I fired off an heartfelt letter to the editor, but due to the transatlantic snail mail time lag before I’d seen the magazine issue, my letter arrived too late to be considered for publication. So I’m posting the letter here as a consolation prize to myself: 
To the Editor,
I found Anne Boyer’s description of her experience with breast cancer (“What cancer takes away,” April 15th issue) profoundly moving. She evokes vividly, astutely, with excruciating poetry, the pain, mental haze, degradation, despair, and hope that I have seen so many patients and friends endure in the course of pitiless cancer treatments that end, according to the throw of the dice, in cure or death.
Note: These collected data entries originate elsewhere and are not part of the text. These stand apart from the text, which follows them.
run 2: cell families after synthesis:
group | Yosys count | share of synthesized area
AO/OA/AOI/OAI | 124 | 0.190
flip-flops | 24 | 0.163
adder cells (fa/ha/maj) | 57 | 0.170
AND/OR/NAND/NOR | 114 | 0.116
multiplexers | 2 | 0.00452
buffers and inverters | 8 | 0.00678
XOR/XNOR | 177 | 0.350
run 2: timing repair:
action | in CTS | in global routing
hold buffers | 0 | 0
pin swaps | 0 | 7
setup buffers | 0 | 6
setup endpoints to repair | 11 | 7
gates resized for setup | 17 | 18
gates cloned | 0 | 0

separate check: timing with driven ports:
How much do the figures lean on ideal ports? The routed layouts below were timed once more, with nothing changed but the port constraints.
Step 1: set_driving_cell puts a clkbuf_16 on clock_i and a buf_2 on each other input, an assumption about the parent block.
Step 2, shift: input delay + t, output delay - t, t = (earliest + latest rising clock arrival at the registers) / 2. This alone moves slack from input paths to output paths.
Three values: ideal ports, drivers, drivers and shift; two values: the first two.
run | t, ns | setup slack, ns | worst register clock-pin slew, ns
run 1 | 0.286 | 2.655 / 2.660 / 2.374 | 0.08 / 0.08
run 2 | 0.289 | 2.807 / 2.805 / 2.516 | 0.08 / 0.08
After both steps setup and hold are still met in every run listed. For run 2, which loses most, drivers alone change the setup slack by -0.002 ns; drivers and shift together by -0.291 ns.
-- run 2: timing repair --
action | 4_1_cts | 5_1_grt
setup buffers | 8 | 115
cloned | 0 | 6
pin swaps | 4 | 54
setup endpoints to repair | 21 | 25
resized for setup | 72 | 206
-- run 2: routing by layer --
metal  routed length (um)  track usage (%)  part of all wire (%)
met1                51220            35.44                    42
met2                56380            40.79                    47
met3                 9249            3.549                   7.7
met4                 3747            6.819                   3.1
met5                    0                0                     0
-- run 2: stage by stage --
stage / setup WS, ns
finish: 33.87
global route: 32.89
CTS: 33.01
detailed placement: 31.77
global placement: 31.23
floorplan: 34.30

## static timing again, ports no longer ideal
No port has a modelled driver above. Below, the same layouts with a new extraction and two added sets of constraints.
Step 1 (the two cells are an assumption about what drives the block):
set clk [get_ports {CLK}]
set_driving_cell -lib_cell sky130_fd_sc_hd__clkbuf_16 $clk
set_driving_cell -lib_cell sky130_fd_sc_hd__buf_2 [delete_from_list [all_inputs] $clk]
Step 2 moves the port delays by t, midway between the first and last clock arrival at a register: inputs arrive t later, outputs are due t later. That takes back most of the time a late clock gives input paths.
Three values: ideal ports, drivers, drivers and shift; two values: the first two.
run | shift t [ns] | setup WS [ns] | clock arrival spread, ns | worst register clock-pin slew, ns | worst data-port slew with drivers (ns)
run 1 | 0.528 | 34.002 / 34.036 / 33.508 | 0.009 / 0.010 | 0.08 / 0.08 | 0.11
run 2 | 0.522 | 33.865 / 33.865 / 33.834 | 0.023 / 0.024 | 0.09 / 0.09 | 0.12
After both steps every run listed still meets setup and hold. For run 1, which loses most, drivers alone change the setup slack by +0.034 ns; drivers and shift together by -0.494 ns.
This design comes from an exercise in tuning for small area, a short achievable clock period and few clock cycles on the open sky130 flow, not from production work.
Only simulation tests tie the RTL to the original design; equivalence was not proved.
Power is estimated from default activity; no workload was simulated.

[design/flow/config.mk]
export PLATFORM = sky130hd
export DESIGN_NAME = conv_engine
export DESIGN_NICKNAME = conv_engine
export VERILOG_FILES = /design/flow/design.v
export SDC_FILE = /design/flow/constraint.sdc
export NUM_CORES = 4
export LEC_CHECK = 0
export CAP_MARGIN = 20
export CORE_MARGIN = 2
export CORE_UTILIZATION = 40
export SLEW_MARGIN = 20
[design/flow/constraint.sdc]
create_clock -name core_clock -period 10.0 [get_ports {clk}]
set_input_delay 2.0000 -clock core_clock [delete_from_list [all_inputs] [get_ports {clk}]]
set_output_delay 2.0000 -clock core_clock [all_outputs]
set_load 0.01 [all_outputs]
Hopefully Boyer has by now left her old “patient” skin far behind and is enjoying a gleaming new one.
But after forty years practicing medicine in Italy I find the social complications she encountered so foreign as to be nearly incomprensible. Suffering is inherent in cancer and its treatment. Premature return to work, and financial strain, are on the contrary utterly unnecessary sources of further misery and humiliation. Due to their union contracts, all Italian workers have at least three months’ sick leave, and most have six or more. The jobs of university professors are held for at least 18 months of illness, the first twelve paid at full salary. And because of their National Health Service, surgery, radiotherapy, chemotherapy, doctors’ visits, hospital stays, and medications involve no out-of-pocket expense.
May the United States one day be so civilized.
Susan Levenstein, MD
Rome, Italy

addendum on June 15th: A sharp-eyed reader has pointed out that my letter failed to mention the expanding gig economy and other such developments, which have deprived many Italian workers, especially young people, of paid sick leave. But - I looked it up - about 83% of the Italian workforce still have those permanent, super-good contracts, and a good portion of the others do at least have the right to have their jobs held for them up to a month if they’re sick. Of course, with all care for serious medical conditions being totally free at the point of care the economic impact of illness is in any case much less than it is for Americans.